Greycheck · 02/06/2025 08:57

Shit situation and I hope you don't end up out of pocket.

If you want to carry on with the planning, ask the groom for a list of pre-approved activities that that the bride is allowed to participate in to avoid any more drama.

MummoMa · 02/06/2025 08:59

Kubricklayer · 02/06/2025 08:43

Your DH didn't have a stag do? For fear of what best man might have planned? What a crock of s**t.

Yours is absolutely an example of controlling behaviour imo. You were happy for your DH to have no proper stag do, no proper send off with friends before beginning married life, due to fear of the best mans arrangements?

What a weak feable excuse. A supportive DW would be encouraging their DH to be more assertive and stand up their best man. Sounds like you prefer DH to be a pushover and were delighted he had no stag do with friends.

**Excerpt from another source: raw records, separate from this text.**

Background: an optimization exercise with open tools, aiming at small area. Do not read the settings as production practice. The RTL was checked by simulation tests, not by an equivalence proof against the original design. Power figures rest on the tool's default switching activity, not on a simulated workload.

==> flow/design.v <==
module controller (
   input  logic [5:0] op,
   input  logic [5:0] func,
   output logic       regdst,
   output logic       link,
   output logic       alusrc,
   output logic       expand,
   output logic [4:0] code
);
   always_comb begin
      regdst = 1'b0;
      link   = 1'b0;
      alusrc = 1'b0;
      expand = 1'b0;
      code   = '0;
      case (op)
         6'h00: begin
            if (func == 6'h08) begin
               code[2] = 1'b1;
            end else begin
               regdst  = 1'b1;
               code[1] = 1'b1;
            end
         end
         6'h02: code[0] = 1'b1;
         6'h03: begin
            link      = 1'b1;
            code[1:0] = 2'b11;
         end
         6'h04, 6'h05: begin
            expand  = 1'b1;
            code[3] = 1'b1;
         end
         6'h08, 6'h09: begin
            alusrc  = 1'b1;
            expand  = 1'b1;
            code[1] = 1'b1;
         end
         6'h0C, 6'h0D: begin
            alusrc  = 1'b1;
            code[1] = 1'b1;
         end
         6'h20, 6'h21, 6'h23, 6'h24, 6'h25: begin
            alusrc    = 1'b1;
            expand    = 1'b1;
            code[4]   = 1'b1;
            code[2]   = !op[2];
            code[1:0] = {op[1] & op[0], !op[1] & op[0]};
         end
         6'h28, 6'h29, 6'h2B: begin
            alusrc    = 1'b1;
            expand    = 1'b1;
            code[4]   = 1'b1;
            code[3]   = 1'b1;
            code[1:0] = {op[1] & op[0], !op[1] & op[0]};
         end
         default: begin
         end
      endcase
   end
endmodule
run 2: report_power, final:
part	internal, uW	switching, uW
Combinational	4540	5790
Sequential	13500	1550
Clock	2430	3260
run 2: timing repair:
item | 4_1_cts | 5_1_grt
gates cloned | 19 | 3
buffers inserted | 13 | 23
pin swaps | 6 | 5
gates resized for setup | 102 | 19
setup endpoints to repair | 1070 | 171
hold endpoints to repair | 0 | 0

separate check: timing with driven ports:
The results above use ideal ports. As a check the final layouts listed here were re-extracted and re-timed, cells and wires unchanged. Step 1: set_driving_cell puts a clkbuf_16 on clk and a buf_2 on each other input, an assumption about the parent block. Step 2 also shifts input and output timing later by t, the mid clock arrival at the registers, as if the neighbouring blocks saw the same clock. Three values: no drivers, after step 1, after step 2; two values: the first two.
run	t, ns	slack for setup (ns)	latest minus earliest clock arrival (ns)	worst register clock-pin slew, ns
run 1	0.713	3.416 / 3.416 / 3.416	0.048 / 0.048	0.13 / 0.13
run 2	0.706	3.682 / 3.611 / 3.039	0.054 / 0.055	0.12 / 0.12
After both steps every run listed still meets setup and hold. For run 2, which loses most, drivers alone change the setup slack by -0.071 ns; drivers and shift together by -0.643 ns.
What follows belongs to an exercise in optimizing a design on an open flow for small area, a short achievable clock period and few clock cycles per item; a production flow would make more cautious choices. In this exercise RTL edits were held to simulation tests only and were not proved equivalent to the original. No activity file was given, so power comes from the tool's default toggle rates.

==> module lc4_pipeline, before the edit <==
module lc4_pipeline #(
   parameter logic [15:0] RESET_PC = 16'h8200
) (
   input  wire         gwe,
   input  wire         i_rst_n,
   output logic [15:0] o_cur_pc,
   input  wire  [15:0] i_cur_insn,
   output logic [15:0] o_dmem_addr,
   output logic        o_dmem_we,
   output logic [15:0] o_dmem_towrite,
   input  wire  [15:0] i_cur_dmem_data,
   output logic [1:0]  o_trace_stall,
   output logic [15:0] o_trace_pc,
   output logic [15:0] o_trace_insn,
   output logic        o_trace_regfile_we,
   output logic [2:0]  o_trace_wsel,
   output logic [15:0] o_trace_wdata,
   output logic        o_trace_nzp_we,
   output logic [2:0]  o_trace_nzp_bits,
   output logic        o_trace_dmem_we,
   output logic [15:0] o_trace_dmem_addr,
   output logic [15:0] o_trace_dmem_data
);
   logic [15:0] pc_q;                     
   logic        go_q;                     
   logic        clr_q;                    
   logic        xv_q;                     
   logic [15:0] x_insn_q;
   logic [15:0] x_a_q, x_b_q;             
   logic        x_mul_q;                  
   logic        dep_q;                    
   logic        brs_res_q, brs_ld_q;      
   logic        brt_res_q, brt_ld_q;      
   logic        mv_q;                     
   logic        m_we_q, m_ld_q, m_st_q, m_mul_q;
   logic [15:0] m_insn_q, m_res_q, m_sd_q;
   logic        cv_q;                     
   logic        seen_q;                   
   logic [15:0] c_insn_q, c_val_q, c_addr_q;
   logic [15:0] tpc_q;                    
   logic [2:0]  f_rt;
   logic [3:0]  f_op;
   logic [15:0] f_a, f_b, m_wdata;
   logic        x_go, go_d, x_we, x_ld, f_mul, f_rs_used, f_rt_used, f_rs_hit, f_rt_hit, f_dep;
   lc4_decoder u_predecode (.i_insn(i_cur_insn), .o_rt(f_rt));
   lc4_regfile u_regfile (
      .gwe(gwe), .i_clr(clr_q),
      .i_rs(i_cur_insn[8:6]), .i_rt(f_rt),
      .i_rd(m_insn_q[11:9]), .i_wdata(m_wdata), .i_rd_we(m_we_q),
      .o_rs_data(f_a), .o_rt_data(f_b)
   );
   assign x_go = go_q;
   assign x_we = xv_q && x_go && lc4_pkg::writes_rd(x_insn_q);
   assign x_ld = lc4_pkg::is_load(x_insn_q);
   assign f_op      = i_cur_insn[15:12];
   assign f_mul     = lc4_pkg::is_mul(i_cur_insn);
   assign f_rs_used = (f_op == 4'b0001 || f_op == 4'b0101 || f_op[3:1] == 3'b011);
   assign f_rt_used = (f_op == 4'b0111 || f_op == 4'b1101 ||
                       ((f_op == 4'b0001 || f_op == 4'b0101) && !i_cur_insn[5]));
   assign f_rs_hit  = x_we && i_cur_insn[8:6] == x_insn_q[11:9];
   assign f_rt_hit  = x_we && f_rt == x_insn_q[11:9];
   assign f_dep     = (x_mul_q || f_mul) && ((f_rs_used && f_rs_hit) || (f_rt_used && f_rt_hit));
   assign go_d      = !f_dep;
   logic [15:0] pc_inc;
   assign pc_inc   = pc_q + 16'd1;
   assign o_cur_pc = pc_q;
   logic [15:0] a_x, b_x, alu_x, mul_s, mul_c;
   lc4_hazard u_byp_rs (
      .i_reg_data(x_a_q), .i_sel_res(brs_res_q), .i_sel_ld(brs_ld_q),
      .i_m_res(m_res_q), .i_dmem_data(i_cur_dmem_data), .o_data(a_x)
   );
   lc4_hazard u_byp_rt (
      .i_reg_data(x_b_q), .i_sel_res(brt_res_q), .i_sel_ld(brt_ld_q),
      .i_m_res(m_res_q), .i_dmem_data(i_cur_dmem_data), .o_data(b_x)
   );
   lc4_alu u_alu (.i_insn(x_insn_q), .i_a(a_x), .i_b(b_x), .o_result(alu_x));
   lc4_mul_csa u_mul (.i_x(x_a_q), .i_y(x_b_q), .o_s(mul_s), .o_c(mul_c));
   assign m_wdata = m_ld_q ? i_cur_dmem_data : m_mul_q ? m_res_q + m_sd_q : m_res_q;
   assign o_dmem_addr    = m_res_q;
   assign o_dmem_we      = m_st_q;
   assign o_dmem_towrite = m_sd_q;
   always_ff @(posedge gwe or negedge i_rst_n) begin
      if (!i_rst_n) begin
         pc_q      <= RESET_PC;
         go_q      <= 1'b1;
         clr_q     <= 1'b1;
         xv_q      <= 1'b0;
         dep_q     <= 1'b0;
         brs_res_q <= 1'b0;
         brs_ld_q  <= 1'b0;
         brt_res_q <= 1'b0;
         brt_ld_q  <= 1'b0;
         mv_q      <= 1'b0;
         m_we_q    <= 1'b0;
         m_st_q    <= 1'b0;
         cv_q      <= 1'b0;
         seen_q    <= 1'b0;
      end else begin
         pc_q      <= go_d ? pc_inc : pc_q;
         go_q      <= go_d;
         clr_q     <= 1'b0;
         xv_q      <= 1'b1;
         dep_q     <= f_dep;
         brs_res_q <= f_rs_hit && !x_ld;
         brs_ld_q  <= f_rs_hit && x_ld;
         brt_res_q <= f_rt_hit && !x_ld;
         brt_ld_q  <= f_rt_hit && x_ld;
         mv_q      <= xv_q && x_go;
         m_we_q    <= x_we;
         m_st_q    <= xv_q && x_go && lc4_pkg::is_store(x_insn_q);
         cv_q      <= mv_q;
         seen_q    <= seen_q || cv_q;
      end
   end
   always_ff @(posedge gwe) begin
      x_insn_q <= i_cur_insn;
      x_a_q    <= f_a;
      x_b_q    <= f_b;
      x_mul_q  <= f_mul;
      m_insn_q <= x_insn_q;
      m_ld_q   <= x_ld;
      m_mul_q  <= x_mul_q;
      m_res_q  <= x_mul_q ? mul_s : alu_x;
      m_sd_q   <= x_mul_q ? mul_c : b_x;
      c_insn_q <= m_insn_q;
      c_addr_q <= m_res_q;
      c_val_q  <= m_st_q ? m_sd_q : m_wdata;
      tpc_q    <= pc_q - 16'd1 - {15'd0, go_q};
   end
   logic c_we, c_mem;
   assign c_we  = lc4_pkg::writes_rd(c_insn_q);
   assign c_mem = lc4_pkg::is_load(c_insn_q) || lc4_pkg::is_store(c_insn_q);
   assign o_trace_stall      = {!cv_q, !cv_q && seen_q};
   assign o_trace_pc         = tpc_q;
   assign o_trace_insn       = c_insn_q;
   assign o_trace_regfile_we = c_we;
   assign o_trace_wsel       = c_insn_q[11:9];
   assign o_trace_wdata      = c_val_q;
   assign o_trace_nzp_we     = c_we;
   assign o_trace_nzp_bits   = c_val_q[15] ? 3'b100 : (c_val_q == 16'd0) ? 3'b010 : 3'b001;
   assign o_trace_dmem_we    = lc4_pkg::is_store(c_insn_q);
   assign o_trace_dmem_addr  = c_mem ? c_addr_q : 16'd0;
   assign o_trace_dmem_data  = c_mem ? c_val_q : 16'd0;
endmodule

I never really discussed it with him. I asked him if he was planning one and he said he'd told his best man he didn't want one. Nothing to do with me. I never had a hen do either. It just wasn't such a big thing to have these dos thirty years ago as it is now. But I wouldn't have accepted him going to a strip club.

There have been other times I've encouraged him to go out with friends and he's refused.

My DH isn't very assertive (he's better now) so he would actually have taken the easy road rather than stand up to his best man at the time. He was very young. That's a habit of his that has been a bit annoying at times, just taking the easy road rather than face something.

TENSsion · 02/06/2025 08:59

HighLadyofTheNightCourt · 02/06/2025 08:48

Why is that relevant?

I never said my situation was identical. My friends booked me a naked butler for my hen do, they assumed I’d enjoy it as they know I go to burlesque and pole dancing classes and I’ve been to Torture Garden.
They were wrong, I didn’t want a naked man serving me drinks and giving me a lap dance in front of my friends and family.

I’m not say the bride in question feels the same at all, and people are probably right in their assumptions about the grooms views (which he is entitled to btw). I was merely offering an alternative perspective which is kind of the point of these threads isn’t it?

It’s relevant because if you love the films, it’s reasonable to assume you would like to see the live show.

NewUserIDRequired · 02/06/2025 09:00

JifNtGif · 02/06/2025 06:56

No think OP was referring to Magic Mike Live ferret racing from Uttoxeter

There are different Magic Mike Live shows - there is a musical version (which will probably be tamer but not really appropriate for pissed up hen party) and there has been a stripper type show more like the film was based on (probably more appropriate for hen parties but definitely trashier). Hard to know from OP's posts at the point of my comment which type she had booked.